### YOUR ASSIGNMENT:
Search the records below for the word "side" and show every line where it occurs.

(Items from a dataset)
### src/rtl/mem_arbiter_if.sv
// Bus bundle for mem_arbiter: fetch port, data port and the single-port
// memory command/response. The arbiter connects through the slave modport;
// requesters and the memory model sit on the master side.
interface mem_arbiter_if #(
  parameter int AW = 32,
  parameter int DW = 32
);
  // Instruction fetch port
  logic          if_req;
  logic [AW-1:0] if_addr;
  logic          if_ack;
  logic [DW-1:0] if_rdata;
  // Data port
  logic          dm_req;
  logic          dm_we;
  logic [AW-1:0] dm_addr;
  logic [DW-1:0] dm_wdata;
  logic          dm_ack;
  logic [DW-1:0] dm_rdata;
  // Memory command and completion
  logic          mem_req;
  logic          mem_we;
  logic [AW-1:0] mem_addr;
  logic [DW-1:0] mem_wdata;
  logic          mem_ready;
  logic [DW-1:0] mem_rdata;

  modport slave (
    input  if_req, if_addr, dm_req, dm_we, dm_addr, dm_wdata, mem_ready, mem_rdata,
    output if_ack, if_rdata, dm_ack, dm_rdata, mem_req, mem_we, mem_addr, mem_wdata
  );

  modport master (
    output if_req, if_addr, dm_req, dm_we, dm_addr, dm_wdata, mem_ready, mem_rdata,
    input  if_ack, if_rdata, dm_ack, dm_rdata, mem_req, mem_we, mem_addr, mem_wdata
  );
endinterface

### src/rtl/mem_arbiter.sv
// mem_arbiter: shares one single-port memory between an instruction fetch
// port and a data port. One transaction at a time: IDLE -> GNT_* -> RESP.
// Data requests win over fetches. Optional macro ARB_STARVE_GUARD_EN adds a
// 4-bit denial counter that forces a fetch grant after STARVE_MAX data grants
// taken while a fetch was waiting.
module mem_arbiter #(
  parameter int AW         = 32,
  parameter int DW         = 32,
  parameter int STARVE_MAX = 4
) (
  input  logic           clk,
  input  logic           rst_n,
  mem_arbiter_if.slave   bus,
  output logic           busy
);

  typedef enum logic [1:0] {IDLE, GNT_IF, GNT_DM, RESP} state_t;

  state_t        state, state_next;
  logic          sel_dm;        // owner of the in-flight / responding transaction
  logic [AW-1:0] cmd_addr;
  logic          cmd_we;
  logic [DW-1:0] cmd_wdata;
  logic [DW-1:0] if_rdata_q;
  logic [DW-1:0] dm_rdata_q;
  logic          grant_if, grant_dm;
  logic          mem_req_c, if_ack_c, dm_ack_c;

  // Reject starvation limits the 4-bit counter cannot represent.
  if (STARVE_MAX < 1 || STARVE_MAX > 15) begin : g_bad_starve_max
    $error("mem_arbiter: STARVE_MAX must be in 1..15");
  end

`ifdef ARB_STARVE_GUARD_EN
  logic [3:0] starve_cnt;
  logic       starve_hit;
  assign starve_hit = (starve_cnt == 4'(STARVE_MAX));

  // Grant choice: data first, unless the fetch side has been denied too often.
  always_comb begin
    grant_if = 1'b0;
    grant_dm = 1'b0;
    if (bus.dm_req && !(bus.if_req && starve_hit)) grant_dm = 1'b1;
    else if (bus.if_req)                           grant_if = 1'b1;
  end

  // Count data grants taken over a pending fetch; an IF grant clears it.
  always_ff @(posedge clk or negedge rst_n) begin
    if (!rst_n) begin
      starve_cnt <= '0;
    end else if (state == IDLE) begin
      if (grant_if)                    starve_cnt <= '0;
      else if (grant_dm && bus.if_req) starve_cnt <= starve_cnt + 4'd1;
    end
  end
`else
  // Grant choice: strict data priority.
  always_comb begin
    grant_if = 1'b0;
    grant_dm = 1'b0;
    if (bus.dm_req)      grant_dm = 1'b1;
    else if (bus.if_req) grant_if = 1'b1;
  end
`endif

  // Next-state and handshake outputs; requests are only looked at in IDLE.
  always_comb begin
    state_next = state;
    mem_req_c  = 1'b0;
    if_ack_c   = 1'b0;
    dm_ack_c   = 1'b0;
    busy       = (state != IDLE);
    case (state)
      IDLE: begin
        if (grant_dm)      state_next = GNT_DM;
        else if (grant_if) state_next = GNT_IF;
      end
      GNT_IF, GNT_DM: begin
        mem_req_c = 1'b1;
        if (bus.mem_ready) state_next = RESP;
      end
      RESP: begin
        if_ack_c   = !sel_dm;
        dm_ack_c   = sel_dm;
        state_next = IDLE;
      end
      default: state_next = IDLE;
    endcase
  end

  // State register, command latch at grant, read-data capture at completion.
  always_ff @(posedge clk or negedge rst_n) begin
    if (!rst_n) begin
      state      <= IDLE;
      sel_dm     <= 1'b0;
      cmd_addr   <= '0;
      cmd_we     <= 1'b0;
      cmd_wdata  <= '0;
      if_rdata_q <= '0;
      dm_rdata_q <= '0;
    end else begin
      state <= state_next;
      if (state == IDLE) begin
        if (grant_dm) begin
          sel_dm    <= 1'b1;
          cmd_addr  <= bus.dm_addr;
          cmd_we    <= bus.dm_we;
          cmd_wdata <= bus.dm_wdata;
        end else if (grant_if) begin
          // A fetch is always a read with a zeroed write bus.
          sel_dm    <= 1'b0;
          cmd_addr  <= bus.if_addr;
          cmd_we    <= 1'b0;
          cmd_wdata <= '0;
        end
      end
      if (state == GNT_IF && bus.mem_ready)            if_rdata_q <= bus.mem_rdata;
      if (state == GNT_DM && bus.mem_ready && !cmd_we) dm_rdata_q <= bus.mem_rdata;
    end
  end

  assign bus.mem_req   = mem_req_c;
  assign bus.mem_we    = cmd_we;
  assign bus.mem_addr  = cmd_addr;
  assign bus.mem_wdata = cmd_wdata;
  assign bus.if_ack    = if_ack_c;
  assign bus.dm_ack    = dm_ack_c;
  assign bus.if_rdata  = if_rdata_q;
  assign bus.dm_rdata  = dm_rdata_q;

endmodule
### src/flat_wrapper.sv
// flat-port wrapper written by rule: the top's interface ports become plain ports
module mem_arbiter_flat 
#(
  parameter int AW         = 32,
  parameter int DW         = 32,
  parameter int STARVE_MAX = 4
)
  (clk, rst_n, busy, bus_if_req, bus_if_addr, bus_dm_req, bus_dm_we, bus_dm_addr, bus_dm_wdata, bus_mem_ready, bus_mem_rdata, bus_if_ack, bus_if_rdata, bus_dm_ack, bus_dm_rdata, bus_mem_req, bus_mem_we, bus_mem_addr, bus_mem_wdata);
  mem_arbiter_if #(.AW(AW), .DW(DW)) bus_i ();
  input  logic clk;
  input  logic rst_n;
  output logic busy;
  input wire logic [$bits(bus_i.if_req)-1:0] bus_if_req;
  input wire logic [$bits(bus_i.if_addr)-1:0] bus_if_addr;
  input wire logic [$bits(bus_i.dm_req)-1:0] bus_dm_req;
  input wire logic [$bits(bus_i.dm_we)-1:0] bus_dm_we;
  input wire logic [$bits(bus_i.dm_addr)-1:0] bus_dm_addr;
  input wire logic [$bits(bus_i.dm_wdata)-1:0] bus_dm_wdata;
  input wire logic [$bits(bus_i.mem_ready)-1:0] bus_mem_ready;
  input wire logic [$bits(bus_i.mem_rdata)-1:0] bus_mem_rdata;
  output wire logic [$bits(bus_i.if_ack)-1:0] bus_if_ack;
  output wire logic [$bits(bus_i.if_rdata)-1:0] bus_if_rdata;
  output wire logic [$bits(bus_i.dm_ack)-1:0] bus_dm_ack;
  output wire logic [$bits(bus_i.dm_rdata)-1:0] bus_dm_rdata;
  output wire logic [$bits(bus_i.mem_req)-1:0] bus_mem_req;
  output wire logic [$bits(bus_i.mem_we)-1:0] bus_mem_we;
  output wire logic [$bits(bus_i.mem_addr)-1:0] bus_mem_addr;
  output wire logic [$bits(bus_i.mem_wdata)-1:0] bus_mem_wdata;
  assign bus_i.if_req = bus_if_req;
  assign bus_i.if_addr = bus_if_addr;
  assign bus_i.dm_req = bus_dm_req;
  assign bus_i.dm_we = bus_dm_we;
  assign bus_i.dm_addr = bus_dm_addr;
  assign bus_i.dm_wdata = bus_dm_wdata;
  assign bus_i.mem_ready = bus_mem_ready;
  assign bus_i.mem_rdata = bus_mem_rdata;
  assign bus_if_ack = bus_i.if_ack;
  assign bus_if_rdata = bus_i.if_rdata;
  assign bus_dm_ack = bus_i.dm_ack;
  assign bus_dm_rdata = bus_i.dm_rdata;
  assign bus_mem_req = bus_i.mem_req;
  assign bus_mem_we = bus_i.mem_we;
  assign bus_mem_addr = bus_i.mem_addr;
  assign bus_mem_wdata = bus_i.mem_wdata;
  mem_arbiter #(.AW(AW), .DW(DW), .STARVE_MAX(STARVE_MAX)) u_core (.clk(clk), .rst_n(rst_n), .bus(bus_i), .busy(busy));
endmodule
### config.mk
export PLATFORM = sky130hd
export DESIGN_NAME = mem_arbiter_flat
export DESIGN_NICKNAME = d
export VERILOG_FILES = /design/src/rtl/mem_arbiter_if.sv /design/src/rtl/mem_arbiter.sv /design/src/flat_wrapper.sv
export SDC_FILE = /design/constraint.sdc
export NUM_CORES = 1
export LEC_CHECK = 0
export CORE_ASPECT_RATIO = 0.8
export CORE_MARGIN = 5
export CORE_UTILIZATION = 36
export DETAILED_ROUTE_END_ITERATION = 6
export PLACE_DENSITY = 0.81
export SETUP_SLACK_MARGIN = 0.02
export SLEW_MARGIN = 25
export SYNTH_ARGS = -nofsm -noshare
export SYNTH_HDL_FRONTEND = slang
export SYNTH_SLANG_ARGS = --single-unit
### constraint.sdc
create_clock -name clk -period 1.7 [get_ports clk]
set_input_delay 0.425 -clock clk [delete_from_list [all_inputs] [get_ports clk]]
set_output_delay 0.425 -clock clk [all_outputs]
set_load 0.01 [all_outputs]
==> flow_summary.toml <==
[cts]
cts_buffers = 17
cts_sinks = 132
cts_tree = "built"
clockBufferDepth = 2
clk_pin_slew_ns = 0.06
cts_max_level = 4
cts-root-buf = "clkbuf_16"
clkLatencyLatePin_ns = 0.42

[power_and_ir_drop]
power.switching_uw = 5320
internal-power_uw = 10700
vdd_drop_max_mv = 1.08
p_leak_uw = 0.00436
combPwrFrac = 0.408
pwr-share-seq = 0.341
powerDensity_nw_per_um2 = 1790
swShare = 0.333
p_clk_frac = 0.250

[critical_path]
r2r_end = "u_core.bus.dm_rdata[19]"
crit_arrival_ns = 1.29
critical_path_required_ns = 1.27
r2r_slack_ns = 0.10
r2r_cells = 6
criticalPathCategory = "register to output port"
start_kind = "register"
cp_max_fo = 3
r2r-start = "u_core.state[1]"
worstSetupEndpointType = "output port"

[floorplan]
initial_core_util = 0.372
dieArea_sq_um = 17500
rows = 39
die_x_microns = 147
io_pins = 267
die_h_microns = 119
core_sq_um = 14400

[synthesis]
ys_ff_latch = 132
synth-edff-count = 0
synth_area_per_cell_sq_um = 12.1
async_flop_share = 1.00
ys_seq_area_frac = 0.615
synthDistinctLibCells = 22
ys_warn_count = 0
synth_ff_type = "dfrtp_1"
syn_inst = 444
netlist_area_sq_um = 5370
synth_fp_nets = 583

[timing]
max_slew.worst_pin.slew_ns = 0.395
whs_ns = 0.379
fmax_mhz = 583
final-hold-violation-count = 0
setup_viol = 2
maxSlewHeadroom = 0.737
worst_slack_ns = -0.0149
min_period_ns = 1.71
rsz0062_at_grt = "yes"
skew_ns = 0.00801
drv_slew = 0
setup-tns-final_ns = -0.0202
fin_crit_sh = 1.01

[route]
drtIter0Drc = 205
viasPerCell = 4.76
drtAntennaViolNets = 0
firstDrtPassIters = 4
routedWlPerCell_microns = 17.5
finalWirelength_mm = 16.0
via_count = 4357
drc = 0

[flow_run]
maxCapViolations = 0

[placement]
gp_congestion = 0.804
port_buffers = 266
post-dp-hpwl_mm = 11.9
post_dp_cell_area_sq_um = 8320
dpl.cell_count = 879

[grt]
grt_pass1_vias = 4670
grt-ovfl-total = 0
grt_max_degree = 67
track_usage = 0.183
antenna_found_initial = 0
grt_pass1_wl_mm = 25.3

[finish]
syn2layout_area_growth_pct = 66.0
diodes = 0
stdcell_area_sq_um = 8910
nNetsFinal = 857
drive_above_1_share = 0.161
layoutNonFillerInstCount = 915
fillers = 1166

[min_path]
hp-class = "primary input to asynchronous set/reset pin"

[run_status]
status = "finished with violations"
violations = "negative setup slack"
-- metrics by stage --
stage                     setup WS [ns]   util  total power [uW]
after floorplan                  0.0826      -              8500
after global placement          -0.0860  0.576             12700
after detailed placement         -0.103  0.576             13000
after CTS                       -0.0629  0.611             16100
after global routing            -0.0673  0.617             17000
final                           -0.0149  0.617             16000
-- worst max-delay path: stages (launching register included) --
cell and delay [ns]:
dfrtp_1 0.41, ha_2 0.21, and2_4 0.14, buf_6 0.12
-- per-layer routing --
layer  part of all wire  up-vias  routed length (microns)  track usage
li1                   -     2054                        -            -
met1               0.39     2109                     6190        0.213
met2               0.51      177                     8140        0.307
met3              0.091       17                     1450       0.0744
met4              0.013        0                      203       0.0640
met5                  0        -                        0            0
-- area by class of cell --
class,instances,area (sq um),area share
Sequential cell,132,3300,0.371
Timing Repair Buffer,283,2780,0.312
Multi-Input combinational cell,279,1930,0.217
Clock buffer,19,443,0.0497
Tap cell,184,230,0.0258
Clock inverter,13,206,0.0232
Inverter,5,18.8,0.00211
-- sequential cells by signal, indices dropped and copies added (netlist names) --
register,cells
u_core.bus.mem_addr,32
u_core.sel_dm,1
u_core.bus.mem_we,1
u_core.state,2
u_core.bus.if_rdata,32
u_core.bus.mem_wdata,32
u_core.bus.dm_rdata,32
-- repair_timing --
item / 4_1_cts / 5_1_grt
hold buffers: 1 / 0
hold endpoints to repair: 10 / 0
setup buffers: 0 / 2
gates resized for setup: 154 / 7
pin swaps: 0 / 2
gates cloned: 0 / 1
setup endpoints to repair: 199 / 33
-- worst max path at each step --
stage / cells past startpoint / slack, ns / end / start
finish: 3 / -0.01 / bus_dm_ack / u_core.state[1]
floorplan: 6 / 0.08 / u_core.state[0] / u_core.state[0]
global route: 3 / -0.07 / bus_dm_ack / u_core.state[1]
detailed placement: 6 / -0.10 / u_core.bus.mem_addr[21] / u_core.state[0]
CTS: 3 / -0.06 / bus_if_ack / u_core.state[1]
global placement: 4 / -0.09 / u_core.bus.dm_rdata[0] / bus_mem_ready
-- cell usage after synthesis (2+ instances only) --
cell type / number / area [sq um]
buf_2: 16 / 80.1
inv_1: 4 / 15.0
nand3_1: 33 / 165
clkbuf_1: 7 / 26.3
mux2i_1: 32 / 320
dfrtp_1: 132 / 3300
mux2_1: 9 / 101
ha_1: 5 / 62.6
mux2_2: 55 / 619
buf_4: 2 / 15.0
nand2_1: 104 / 390
mux2_4: 2 / 30.0
buf_1: 2 / 7.51
o21ai_0: 33 / 165
-- power groups by stage --
stage | clock network [uW] | registers, uW | logic [uW]
final | 4000 | 5460 | 6530
after global routing | 4220 | 5640 | 7130
after CTS | 4090 | 5470 | 6500
after detailed placement | 0 | 5560 | 7430
after global placement | 0 | 5470 | 7210
after floorplan | 0 | 6130 | 2370
-- cell usage in the layout, fill, tap and decap left out, types with 2 or more instances in the layout --
| cell type | Yosys | routed |
|---|---|---|
| buf_12 | 0 | 10 |
| buf_4 | 2 | 6 |
| buf_6 | 1 | 5 |
| bufinv_16 | 0 | 5 |
| clkbuf_16 | 0 | 18 |
| clkdlybuf4s50_1 | 0 | 131 |
| clkinv_2 | 0 | 3 |
| clkinv_4 | 0 | 3 |
| clkinvlp_4 | 0 | 2 |
| dfrtp_1 | 132 | 132 |
| dlygate4sd2_1 | 0 | 129 |
| ha_1 | 5 | 3 |
| inv_1 | 4 | 2 |
| inv_2 | 1 | 3 |
| mux2_1 | 9 | 9 |
| mux2_2 | 55 | 55 |
| mux2_4 | 2 | 2 |
| mux2i_1 | 32 | 32 |
| nand2_1 | 104 | 104 |
| nand3_1 | 33 | 33 |
| o21ai_0 | 33 | 33 |
-- cell families after synthesis --
logic type,Yosys count,synth area share
and+or+nand+nor,141,0.108
adders and majority gates,5,0.0117
muxes,98,0.199
AOI/OAI and AO/OA,35,0.0357
buffers and inverters,33,0.0296
DFF,132,0.615
Note: power is estimated with default switching activity, not from simulation.
==> variant 1: new RTL, config.mk and constraints unchanged <==
Re-encode `state_t` (4 states) as one-hot, 4 bits wide.
--- a/src/rtl/mem_arbiter.sv
+++ b/src/rtl/mem_arbiter.sv
@@ -16,3 +16,3 @@
 
-  typedef enum logic [1:0] {IDLE, GNT_IF, GNT_DM, RESP} state_t;
+  typedef enum logic [3:0] {IDLE = 4'b0001, GNT_IF = 4'b0010, GNT_DM = 4'b0100, RESP = 4'b1000} state_t;
 
Check against the original RTL: same outputs for any inputs over 4 cycles, from zero or initial values and one cycle with rst_n low; so few cycles prove little.
==> variant 1 against the original RTL <==
The flow still finishes with violations (negative setup slack). Total power rose by 19%. Routed wire length rose by 22%. Final cell count rose by 2.4%. Setup slack got worse by 0.20 ns. Sequential cell count rose by 2. Final area rose by 8.9%. Area after synthesis rose by 5.9%. Fmax fell by 10%. Critical path type unchanged.
==> variant 1: results (changes against the original RTL) <==
{| class="wikitable"
! Metric !! Value
|-
| Wirelength per Cell || 20.88 um (was 17.47 um)
|-
| Pin count of the biggest net entering global routing || 75 (was 67)
|-
| Worst R2R Path Depth || 3 (was 6)
|-
| Most instantiated cells after synthesis || sky130_fd_sc_hd__dfrtp_1 (133), sky130_fd_sc_hd__a22o_1 (33), sky130_fd_sc_hd__nand2_1 (33), sky130_fd_sc_hd__nand3_1 (33), sky130_fd_sc_hd__a32oi_1 (32) (was sky130_fd_sc_hd__dfrtp_1 (132), sky130_fd_sc_hd__nand2_1 (104), sky130_fd_sc_hd__mux2_2 (55), sky130_fd_sc_hd__nand3_1 (33), sky130_fd_sc_hd__o21ai_0 (33))
|-
| Slew headroom || 40.92% (was 73.69%)
|-
| Final net count || 845 (was 857)
|-
| Outcome || complete, but fails checks (unchanged)
|-
| Mapped Nets || 553 (was 583)
|-
| Arrival @ worst endpoint || 1.49 ns (was 1.29 ns)
|-
| Leakage power of the design || 4.631 nW (was 4.359 nW)
|-
| Placed instance count || 882 (was 879)
|-
| Total half-perimeter wirelength after legalization and detailed placement || 12680 um (was 11920 um)
|-
| Number of failing setup endpoints in the final timing report || 85 (was 2)
|-
| Share of post-route cells with drive strength above 1 || 22.02% (was 16.14%)
|-
| First-pass DRT Iterations || 5 (was 4)
|-
| Number of fill cells in the layout || 1210 (was 1166)
|-
| Worst hold slack after final layout || 0.02922 ns (was 0.3790 ns)
|-
| Gate Count Post-Synth || 419 (was 444)
|-
| Final non-filler cell total || 937 (was 915)
|-
| PnR worst setup slack || -0.2145 ns (was -0.01489 ns)
|-
| CP max FO || 6 (was 3)
|-
| Vias in the first global route || 5020 (was 4670)
|-
| Count of different cell masters after synthesis || 31 (was 22)
|-
| Overall fraction of global-route tracks in use || 18.88% (was 18.28%)
|-
| Worst ir drop on vdd || 0.001019 V (was 0.001085 V)
|-
| Cell-internal power || 12.44 mW (was 10.67 mW)
|-
| Post-route clock skew || 0.01557 ns (was 0.008006 ns)
|-
| Vias per std cell || 5.323 (was 4.762)
|-
| Failing checks || negative setup slack (unchanged)
|-
| Worst reg2reg startpoint || u_core.state[3]$_DFFE_PN0P_ (was u_core.state[1]$_DFFE_PN0P_)
|-
| Biggest area contributors in the synthesized netlist || sky130_fd_sc_hd__dfrtp_1 (59%), sky130_fd_sc_hd__mux2_4 (7.9%), sky130_fd_sc_hd__mux2_2 (5.1%) (was sky130_fd_sc_hd__dfrtp_1 (62%), sky130_fd_sc_hd__mux2_2 (12%), sky130_fd_sc_hd__nand2_1 (7.3%))
|}
==> variant 1: cell types whose count changed in the layout (fill, tap and decap cells not counted), sizes merged, moves of 5 or more <==
cell and change:
o21ai -33, nand2 -71, a22o +33, buf +19
mux2i -32, nand4b +31, a32oi +32, ha -5
clkbuf +10
==> variant 1: kinds of logic (layout without fill, tap and decap cells) <==
group | count (synthesis) | after routing | share of synthesized area, %
DFF | 134 | 134 | 58.99
buffers and inverters | 40 | 343 | 4.070
and+or+nand+nor | 111 | 111 | 11.55
AOI/OAI and AO/OA | 69 | 69 | 10.58
xor gates and xnor gates | 1 | 1 | 0.1540
muxes | 64 | 64 | 14.65
==> variant 1: critical path, cell delays in order (launching register included) <==
cell and delay (ns):
sky130_fd_sc_hd__dfrtp_2 0.47, sky130_fd_sc_hd__xnor2_1 0.18, sky130_fd_sc_hd__nor3_2 0.23, sky130_fd_sc_hd__buf_2 0.20
==> variant 1: metrics by stage <==
stage                     power (mW)  setup TNS, ns  worst slack (ns)  area [sq um]
final                          19.00         -8.780           -0.2145          9701
after global placement         13.53         -42.45           -0.5491          8625
after floorplan                9.339              0           0.05531          5687
after CTS                      17.15         -6.312           -0.2274          9174
after detailed placement       13.86         -34.41           -0.5369          8630
after global routing           19.97         -15.66           -0.2792          9701
==> variant 1: area by class of cell <==
cell class	instances	area share (%)
multi-input cells	245	22.93
inverters	2	0.07739
flip-flops and latches	134	34.62
well taps	215	2.773
clock buffers	19	4.566
repair buffers	311	33.23
clock inverters	11	1.806
==> variant 1: routing by layer <==
layer	track usage, %	part of all wire, %	up-vias
met5	0	0	-
met4	6.057	1.3	0
met3	6.202	9.3	25
met2	31.39	49	299
met1	23.39	40	2477
li1	-	-	2187
==> variant 1: what timing repair did <==
action                                  4_1_cts  5_1_grt
endpoints found under the setup margin      232       95
gates cloned                                  2       18
buffers inserted                              2        5
resized for setup                           157       32
pin swaps                                     2       59
==> variant 1: worst max path at each step <==
| stage | from | end | slack (ns) | cells past startpoint |
|---|---|---|---|---|
| finish | u_core.state[2]$_DFFE_PN0P_ | bus_mem_req | -0.21 | 3 |
| global route | u_core.state[1]$_DFFE_PN0P_ | busy | -0.28 | 4 |
| CTS | u_core.state[1]$_DFFE_PN0P_ | busy | -0.23 | 4 |
| detailed placement | bus_mem_ready | u_core.bus.if_rdata[31]$_DFFE_PN0P_ | -0.54 | 5 |
| global placement | bus_mem_ready | u_core.bus.if_rdata[31]$_DFFE_PN0P_ | -0.55 | 5 |
| floorplan | u_core.state[3]$_DFFE_PN0P_ | u_core.bus.if_rdata[10]$_DFFE_PN0P_ | 0.06 | 4 |
==> variant 2: new RTL, same settings <==
Made on the original files. Add a define of `ARB_STARVE_GUARD_EN`.
--- a/src/rtl/mem_arbiter.sv
+++ b/src/rtl/mem_arbiter.sv
@@ -5,2 +5,4 @@
 // taken while a fetch was waiting.
+`define ARB_STARVE_GUARD_EN
+
 module mem_arbiter #(
Check against the original RTL: no difference found for any inputs over 4 cycles, from zero or initial values and one cycle with rst_n low; that may be too few to reach the edited logic, so the function may still have changed.
==> variant 2 against the original RTL <==
The flow still finishes with violations (negative setup slack). Total power rose by 6.4%. Register-to-register slack got worse by 0.04 ns. Sequential cell count rose by 4. Area after synthesis rose by 4.7%. Sequential power rose by 3.8%. Clock power fell by 7.5%. Fmax fell by 2.1%. Routed wire length rose by 16%. Critical path depth rose by 1. Count of clock-buffer cells in the layout fell by 1. Final area rose by 6.6%. Highest routed layer unchanged. Setup slack got worse by 0.037 ns.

### WRITTEN SOLUTION:
// requesters and the memory model sit on the master side.
  // Grant choice: data first, unless the fetch side has been denied too often.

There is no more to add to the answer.